Here are some of the symptoms the 'Waubra Foundation' say I might experience:
"People are reporting symptoms such as the body vibrations and the waking up at night in a panicked state out to 10km from operating wind turbines
"Tako tsubo heart attacks"
"they can detect the unwelcome pulsating sensations particularly at night, out to 17 km from the nearest operating wind turbine"
"Episodes of intense anger"
"Interference patterns are responsible for the reports some residents and workers have given of experiencing strong physical forces which have knocked them to their knees, felt like a ‘punch in the chest’ or resulted in symptoms of an acute hypertensive crisis"
“Various people have described symptoms where they have described either chest or lip vibration, the lip vibrations have been described to me as from a distance of 10 kilometers away.”

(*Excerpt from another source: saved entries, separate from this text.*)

<file path="src/common/amrg_map.svh">
`ifndef AMRG_MAP_SVH
`define AMRG_MAP_SVH
// Register indices; byte address is four times the index.
`define AMRG_IDX_AUXB_CTRL 8'h5d
`define AMRG_IDX_LPLAY_GAIN 8'h60
`define AMRG_IDX_RPLAY_GAIN 8'h61
`define AMRG_IDX_LREC_GAIN 8'h62
// Field positions.
`define AMRG_B_AUXB_ENA 15
`define AMRG_B_RDAC 12
`define AMRG_B_LDAC 11
`define AMRG_B_ATTN 10
`define AMRG_B_RREC 9
`define AMRG_B_AUXA 2
`define AMRG_B_RPLAY 1
`define AMRG_B_LPLAY 0
`define AMRG_F_HI3 15
`define AMRG_F_MID3 11
`define AMRG_F_PGA_R 7
`define AMRG_F_PGA_L 3
`define AMRG_B_BOOST 0
// Writable masks and reset value.
`define AMRG_M_AUXB 16'h9e03
`define AMRG_M_LPLAY 16'h0eee
`define AMRG_M_RPLAY 16'he0ee
`define AMRG_M_LREC 16'h0e0f
`define AMRG_RST 16'h0000
`endif

</file>
<file path="src/common/amrg_pkg.sv">
package amrg_pkg;
    // Mixer path gain in half-dB units; disconnected reported separately.
    typedef logic [2:0] amrg_gain_code_t;
    typedef logic signed [5:0] amrg_gain_db_t;
endpackage : amrg_pkg

</file>
<file path="src/design/amrg_regs.sv">
`timescale 1ns/10ps
`include "amrg_map.svh"
//////////////////////////////////////////////////////////////////////////////
// Contract
// - Bit15 enables mixer; bit12 routes right DAC.
// - Bit11 routes left DAC into mixer.
// - Bit10 attenuates second aux output 6dB.
// - Bit9 routes right record mixer in.
// - Bit1 routes right playback mixer in.
// - Bit0 routes left playback mixer in.
// - Gain code 000 off, 001 -12dB, 3dB steps.
// - Left play bits 11:9 third left gain.
// - Left play bits 7:5 right amplifier gain.
// - Left play bits 3:1 left amplifier gain.
// - Right play bits 15:13 third right gain.
// - Right play bits 7:5 right amplifier gain.
// - Right play bits 3:1 left amplifier gain.
// - Left record bits 11:9 third left gain.
// - Left record bits 3:1 second left gain.
// - Left record bit0 gives 20dB boost.
//////////////////////////////////////////////////////////////////////////////
module amrg_regs #(
    parameter int ADDR_W = 12 // APB address width.
) (
    input wire logic clk_i, // 250 MHz clock.
    input wire logic srst_i, // Synchronous reset, active high.
    input wire logic psel_i, // APB select.
    input wire logic penable_i, // APB enable.
    input wire logic pwrite_i, // APB direction, high for write.
    input wire logic [ADDR_W-1:0] paddr_i, // APB byte address.
    input wire logic [31:0] pwdata_i, // APB write data.
    input wire logic [3:0] pstrb_i, // APB byte strobes.
    output logic [31:0] prdata_o, // APB read data.
    output logic pready_o, // APB ready.
    output logic pslverr_o, // APB error on unmapped address.
    output logic aux_out_b_mixer_enable_o, // Second aux mixer on.
    output logic right_dac_to_aux_b_o, // Right DAC into mixer.
    output logic left_dac_to_aux_b_o, // Left DAC into mixer.
    output logic aux_b_minus_6db_o, // 6dB attenuation on.
    output logic right_rec_mix_to_aux_b_o, // Right record mix into mixer.
    output logic right_play_mix_to_aux_b_o, // Right play mix into mixer.
    output logic left_play_mix_to_aux_b_o, // Left play mix into mixer.
    output logic [11:0] path_connected_o, // Per-path connected flags.
    output logic [71:0] path_gain_db_o, // Per-path gain, signed half-dB, 6 bits each.
    output logic left_pga_rec_boost_o // Left amplifier record boost on.
);
    // Refuse address widths that cannot reach the highest register index.
    if (ADDR_W < 10)
    begin : g_addr_w_chk
        $error("ADDR_W too small for register map.");
    end

    //////////////////////////////////////////////////////////////////////////
    // Storage.
    // Each register keeps only its writable bits; everything else is held at zero,
    // so a read returns zero for reserved bits without any extra masking.
    // The unsupported routing bit of the control register is never stored at all,
    // which keeps a careless driver from enabling a path the mixer cannot serve.
    logic [15:0] auxb_r; // Second aux mixer control.
    logic [15:0] lplay_r; // Left playback mixer gains.
    logic [15:0] rplay_r; // Right playback mixer gains.
    logic [15:0] lrec_r; // Left record mixer gains.
    logic [15:0] rdata_nxt; // Read mux value.
    logic hit_nxt; // Address is mapped.
    logic [15:0] wmask_nxt; // Byte-strobe mask.
    logic [15:0] wv_nxt; // Write data low half.
    logic [35:0] codes_nxt; // Twelve gain fields, gathered.
    logic [11:0] conn_nxt; // Connected flags.
    logic [71:0] db_nxt; // Decoded gains.

    // Gain decode: 000 disconnected, 001 is -12dB, 3dB per code step.
    // The product overflows six bits for high codes, but the result is taken
    // modulo 64, so the final difference lands on the right signed value.
    // Code 000 is filtered by the caller; its raw value here has no meaning.
    function automatic amrg_pkg::amrg_gain_db_t gain_db(input amrg_pkg::amrg_gain_code_t c);
        gain_db = 6'(6'sd6 * $signed({3'b000, c}) - 6'sd30);
    endfunction : gain_db

    // Index match on word address.
    function automatic logic idx_is(input logic [ADDR_W-1:0] a, input logic [7:0] i);
        idx_is = (a[ADDR_W-1:2] == (ADDR_W-2)'(i)) && (a[1:0] == 2'b00);
    endfunction : idx_is

    //////////////////////////////////////////////////////////////////////////
    // Address decode and read mux; unlisted bits read zero.
    // Only aligned word addresses hit; byte offsets inside a word are refused,
    // because a partial address would make the strobe mapping ambiguous.
    // The decode is purely combinational and is registered by the bus process.
    always_comb
    begin
        hit_nxt = 1'b1;
        if (idx_is(paddr_i, `AMRG_IDX_AUXB_CTRL))
        begin
            rdata_nxt = auxb_r;
        end
        else if (idx_is(paddr_i, `AMRG_IDX_LPLAY_GAIN))
        begin
            rdata_nxt = lplay_r;
        end
        else if (idx_is(paddr_i, `AMRG_IDX_RPLAY_GAIN))
        begin
            rdata_nxt = rplay_r;
        end
        else if (idx_is(paddr_i, `AMRG_IDX_LREC_GAIN))
        begin
            rdata_nxt = lrec_r;
        end
        else
        begin
            rdata_nxt = 16'h0000;
            hit_nxt = 1'b0;
        end
        wmask_nxt = {{8{pstrb_i[1]}}, {8{pstrb_i[0]}}};
        wv_nxt = pwdata_i[15:0];
    end

    // APB answers in the access cycle; zero wait states.
    // Ready is a registered copy of the setup phase, so it rises exactly in the
    // first access cycle and falls again at the next edge.
    // Read data is driven only together with ready and is zero otherwise.
    always_ff @(posedge clk_i)
    begin
        if (srst_i)
        begin
            pready_o <= 1'b0;
            pslverr_o <= 1'b0;
            prdata_o <= 32'h0000_0000;
        end
        else
        begin
            pready_o <= psel_i && !penable_i;
            pslverr_o <= psel_i && !penable_i && !hit_nxt;
            prdata_o <= (psel_i && !penable_i && !pwrite_i) ? {16'h0000, rdata_nxt}
                                                              : 32'h0000_0000;
        end
    end

    // Writes land at the edge that completes the access phase.
    // Byte strobes select which half of the 16-bit word is updated; the upper
    // strobes have no storage behind them and are ignored.
    // Unmapped or misaligned writes fall through and change nothing.
    always_ff @(posedge clk_i)
    begin
        if (srst_i)
        begin
            auxb_r <= `AMRG_RST;
            lplay_r <= `AMRG_RST;
            rplay_r <= `AMRG_RST;
            lrec_r <= `AMRG_RST;
        end
        else if (psel_i && penable_i && pready_o && pwrite_i)
        begin
            if (idx_is(paddr_i, `AMRG_IDX_AUXB_CTRL))
            begin
                // Bit 2 is not writable, so unsupported routing can never be enabled.
                auxb_r <= (auxb_r & ~(wmask_nxt & `AMRG_M_AUXB))
                        | (wv_nxt & wmask_nxt & `AMRG_M_AUXB);
            end
            else if (idx_is(paddr_i, `AMRG_IDX_LPLAY_GAIN))
            begin
                lplay_r <= (lplay_r & ~(wmask_nxt & `AMRG_M_LPLAY))
                         | (wv_nxt & wmask_nxt & `AMRG_M_LPLAY);
            end
            else if (idx_is(paddr_i, `AMRG_IDX_RPLAY_GAIN))
            begin
                rplay_r <= (rplay_r & ~(wmask_nxt & `AMRG_M_RPLAY))
                         | (wv_nxt & wmask_nxt & `AMRG_M_RPLAY);
            end
            else if (idx_is(paddr_i, `AMRG_IDX_LREC_GAIN))
            begin
                lrec_r <= (lrec_r & ~(wmask_nxt & `AMRG_M_LREC))
                        | (wv_nxt & wmask_nxt & `AMRG_M_LREC);
            end
        end
    end

    //////////////////////////////////////////////////////////////////////////
    // Gather gain fields: index 0..2 left play, 3..5 right play, 6..7 left rec.
    // Slots 8 to 11 are spare so the output bus keeps room for later paths.
    always_comb
    begin
        codes_nxt = 36'h0_0000_0000;
        codes_nxt[2:0] = lplay_r[`AMRG_F_MID3 -: 3];
        codes_nxt[5:3] = lplay_r[`AMRG_F_PGA_R -: 3];
        codes_nxt[8:6] = lplay_r[`AMRG_F_PGA_L -: 3];
        codes_nxt[11:9] = rplay_r[`AMRG_F_HI3 -: 3];
        codes_nxt[14:12] = rplay_r[`AMRG_F_PGA_R -: 3];
        codes_nxt[17:15] = rplay_r[`AMRG_F_PGA_L -: 3];
        codes_nxt[20:18] = lrec_r[`AMRG_F_MID3 -: 3];
        codes_nxt[23:21] = lrec_r[`AMRG_F_PGA_L -: 3];
    end

    // Decode each path; spare slots stay disconnected.
    // A disconnected path reports zero gain so that downstream logic never
    // mistakes a stale code for a live level.
    for (genvar g = 0; g < 12; g++)
    begin : g_dec
        assign conn_nxt[g] = codes_nxt[3*g +: 3] != 3'b000;
        assign db_nxt[6*g +: 6] = conn_nxt[g] ? gain_db(codes_nxt[3*g +: 3]) : 6'h00;
    end

    // Control outputs registered from storage.
    // Every output comes from a flip-flop, one cycle after the register bit,
    // so the analogue controls never see the glitches of the decode logic.
    // The cost is one cycle of latency after each write, which is harmless here.
    always_ff @(posedge clk_i)
    begin
        if (srst_i)
        begin
            aux_out_b_mixer_enable_o <= 1'b0;
            right_dac_to_aux_b_o <= 1'b0;
            left_dac_to_aux_b_o <= 1'b0;
            aux_b_minus_6db_o <= 1'b0;
            right_rec_mix_to_aux_b_o <= 1'b0;
            right_play_mix_to_aux_b_o <= 1'b0;
            left_play_mix_to_aux_b_o <= 1'b0;
            path_connected_o <= 12'h000;
            path_gain_db_o <= 72'h00_0000_0000_0000_0000;
            left_pga_rec_boost_o <= 1'b0;
        end
        else
        begin
            aux_out_b_mixer_enable_o <= auxb_r[`AMRG_B_AUXB_ENA];
            right_dac_to_aux_b_o <= auxb_r[`AMRG_B_RDAC];
            left_dac_to_aux_b_o <= auxb_r[`AMRG_B_LDAC];
            aux_b_minus_6db_o <= auxb_r[`AMRG_B_ATTN];
            right_rec_mix_to_aux_b_o <= auxb_r[`AMRG_B_RREC];
            right_play_mix_to_aux_b_o <= auxb_r[`AMRG_B_RPLAY];
            left_play_mix_to_aux_b_o <= auxb_r[`AMRG_B_LPLAY];
            path_connected_o <= conn_nxt;
            path_gain_db_o <= db_nxt;
            left_pga_rec_boost_o <= lrec_r[`AMRG_B_BOOST];
        end
    end

    //////////////////////////////////////////////////////////////////////////
    // Checks.
    // The properties below compare each registered output with the storage bit
    // or field that feeds it, one cycle earlier.
    // Gain values are in signed half-dB units: -12dB is -24, which is 6'h28,
    // -9dB is -18, which is 6'h2e, and +6dB is +12, which is 6'h0c.
    // Slot n of the gain bus occupies bits 6n+5 down to 6n.
    // All checks are disabled during reset, where every output is forced low.
    // The bus checks watch only what the block drives: ready, error and data.
    // Reserved bits of the control and left playback registers are checked directly
    // in storage, since they never reach an output and would otherwise escape notice.
    property p_enable;
        @(posedge clk_i) disable iff (srst_i)
        1'b1 |=> aux_out_b_mixer_enable_o == $past(auxb_r[15]);
    endproperty
    a_enable: assert property (p_enable) else $error("Mixer enable mismatch.");
    property p_ldac;
        @(posedge clk_i) disable iff (srst_i)
        $rose(auxb_r[11]) |=> left_dac_to_aux_b_o;
    endproperty
    a_ldac: assert property (p_ldac) else $error("Left DAC route late.");
    property p_attn;
        @(posedge clk_i) disable iff (srst_i) $fell(auxb_r[10]) |=> !aux_b_minus_6db_o;
    endproperty
    a_attn: assert property (p_attn) else $error("Attenuation stuck.");
    property p_rrec;
        @(posedge clk_i) disable iff (srst_i)
        $changed(auxb_r[9]) |=> $changed(right_rec_mix_to_aux_b_o);
    endproperty
    a_rrec: assert property (p_rrec) else $error("Record route lag.");
    property p_bit2;
        @(posedge clk_i) disable iff (srst_i) auxb_r[2] == 1'b0;
    endproperty
    a_bit2: assert property (p_bit2) else $error("Unsupported bit set.");
    property p_play;
        @(posedge clk_i) disable iff (srst_i)
        ##1 {right_play_mix_to_aux_b_o, left_play_mix_to_aux_b_o} == $past(auxb_r[1:0]);
    endproperty
    a_play: assert property (p_play) else $error("Play routes mismatch.");
    property p_gain;
        @(posedge clk_i) disable iff (srst_i)
        (lplay_r[11:9] == 3'b001) |=> path_connected_o[0] && path_gain_db_o[5:0] == 6'h28;
    endproperty
    a_gain: assert property (p_gain) else $error("Gain -12dB decode wrong.");
    property p_top;
        @(posedge clk_i) disable iff (srst_i)
        (rplay_r[15:13] == 3'b111) |=> path_gain_db_o[23:18] == 6'h0c;
    endproperty
    a_top: assert property (p_top) else $error("Gain +6dB decode wrong.");
    property p_off;
        @(posedge clk_i) disable iff (srst_i)
        (lrec_r[3:1] == 3'b000) |=> !path_connected_o[7];
    endproperty
    a_off: assert property (p_off) else $error("Path not disconnected.");
    property p_boost;
        @(posedge clk_i) disable iff (srst_i) ##1 left_pga_rec_boost_o == $past(lrec_r[0]);
    endproperty
    a_boost: assert property (p_boost) else $error("Boost mismatch.");
    property p_ready;
        @(posedge clk_i) disable iff (srst_i) (psel_i && !penable_i) |=> pready_o;
    endproperty
    a_ready: assert property (p_ready) else $error("Ready missing.");
    c_wr: cover property (@(posedge clk_i) psel_i && penable_i && pready_o && pwrite_i);
    c_err: cover property (@(posedge clk_i) pslverr_o && pready_o);
    c_en: cover property (@(posedge clk_i) aux_out_b_mixer_enable_o);
    // Further checks on routing, decode, spare slots and bus answers.
    // Each gain value check names a fixed code so that a broken decode cannot pass by
    // agreeing with itself.
    // Right DAC route follows its bit one cycle later.
    property p_rdac;
        @(posedge clk_i) disable iff (srst_i)
        $rose(auxb_r[12]) |=> right_dac_to_aux_b_o;
    endproperty
    a_rdac: assert property (p_rdac) else $error("Right DAC route late.");
    // A non-zero code connects the right amplifier path into left playback.
    property p_lplay_mid;
        @(posedge clk_i) disable iff (srst_i)
        (lplay_r[7:5] != 3'b000) |=> path_connected_o[1];
    endproperty
    a_lplay_mid: assert property (p_lplay_mid) else $error("Path not connected.");
    // Top code on the left amplifier path into left playback gives +6dB.
    property p_lplay_low;
        @(posedge clk_i) disable iff (srst_i)
        (lplay_r[3:1] == 3'b111) |=> path_gain_db_o[17:12] == 6'h0c;
    endproperty
    a_lplay_low: assert property (p_lplay_low) else $error("Gain +6dB wrong.");
    // Code 010 on the right amplifier path into right playback gives -9dB.
    property p_rplay_mid;
        @(posedge clk_i) disable iff (srst_i)
        (rplay_r[7:5] == 3'b010) |=> path_gain_db_o[29:24] == 6'h2e;
    endproperty
    a_rplay_mid: assert property (p_rplay_mid) else $error("Gain -9dB wrong.");
    // Code 000 on the left amplifier path into right playback disconnects it.
    property p_rplay_low;
        @(posedge clk_i) disable iff (srst_i)
        (rplay_r[3:1] == 3'b000) |=> !path_connected_o[5] && path_gain_db_o[35:30] == 6'h00;
    endproperty
    a_rplay_low: assert property (p_rplay_low) else $error("Path not off.");
    // A non-zero code connects the third left path into the record mixer.
    property p_lrec_hi;
        @(posedge clk_i) disable iff (srst_i)
        (lrec_r[11:9] != 3'b000) |=> path_connected_o[6];
    endproperty
    a_lrec_hi: assert property (p_lrec_hi) else $error("Record path not on.");
    // Code 001 on the second left path into the record mixer gives -12dB.
    property p_lrec_low;
        @(posedge clk_i) disable iff (srst_i)
        (lrec_r[3:1] == 3'b001) |=> path_gain_db_o[47:42] == 6'h28;
    endproperty
    a_lrec_low: assert property (p_lrec_low) else $error("Record gain wrong.");
    // Spare slots never report a connected path or a gain.
    property p_spare;
        @(posedge clk_i) disable iff (srst_i)
        path_connected_o[11:8] == 4'h0 && path_gain_db_o[71:48] == 24'h00_0000;
    endproperty
    a_spare: assert property (p_spare) else $error("Spare slot active.");
    // An error answer always comes with ready.
    property p_err;
        @(posedge clk_i) disable iff (srst_i)
        pslverr_o |-> pready_o;
    endproperty
    a_err: assert property (p_err) else $error("Error without ready.");
    // Read data is zero outside the answer cycle.
    property p_rdata_idle;
        @(posedge clk_i) disable iff (srst_i)
        !pready_o |-> prdata_o == 32'h0000_0000;
    endproperty
    a_rdata_idle: assert property (p_rdata_idle) else $error("Stray read data.");
    // Reserved bits of the control and left playback registers never hold a one.
    property p_reserved;
        @(posedge clk_i) disable iff (srst_i)
        (auxb_r & ~`AMRG_M_AUXB) == 16'h0000 && (lplay_r & ~`AMRG_M_LPLAY) == 16'h0000;
    endproperty
    a_reserved: assert property (p_reserved) else $error("Reserved bit set.");
    // Reads and record boost are the remaining main scenarios.
    c_rd: cover property (@(posedge clk_i) pready_o && !pwrite_i && prdata_o != 32'h0000_0000);
    c_boost: cover property (@(posedge clk_i) left_pga_rec_boost_o);
endmodule : amrg_regs

</file>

Curiously, I'm feeling pretty okay. This is despite the fact that 20 wind turbines are really quite close to Copenhagen. If we trace a ten kilometre radius around the wind farm:
So; why isn't the city of Copenhagen wracked by the ravages of 'wind turbine syndrome'? I think there are two reasons.
The groups that promote wind turbine syndrome do so, largely, in English speaking countries. It's their continued promulgation of the concept that seems to lend itself towards the reporting of 'symptoms'. This is something I've explored previously on this blog, here, here and here.
|One way of identifying geographic spread is examining lists of individuals speaking about 'wind turbine syndrome'. In this case, most are from English-speaking countries.|
I think this plays a big part in why wind farms are so readily accepted by the residents of Copenhagen, and more generally, most of Denmark. Here, there's no simmering discontent for groups like the 'Waubra Foundation' to feed off and worsen. Their supply has no demand; and so, 'wind turbine syndrome' holds no sway.
The close interplay between community discontent and the activities of Australian anti-wind groups comes into stark relief, when you're sitting in a city that considers the idea of 'wind turbine syndrome' a fleeting fascination.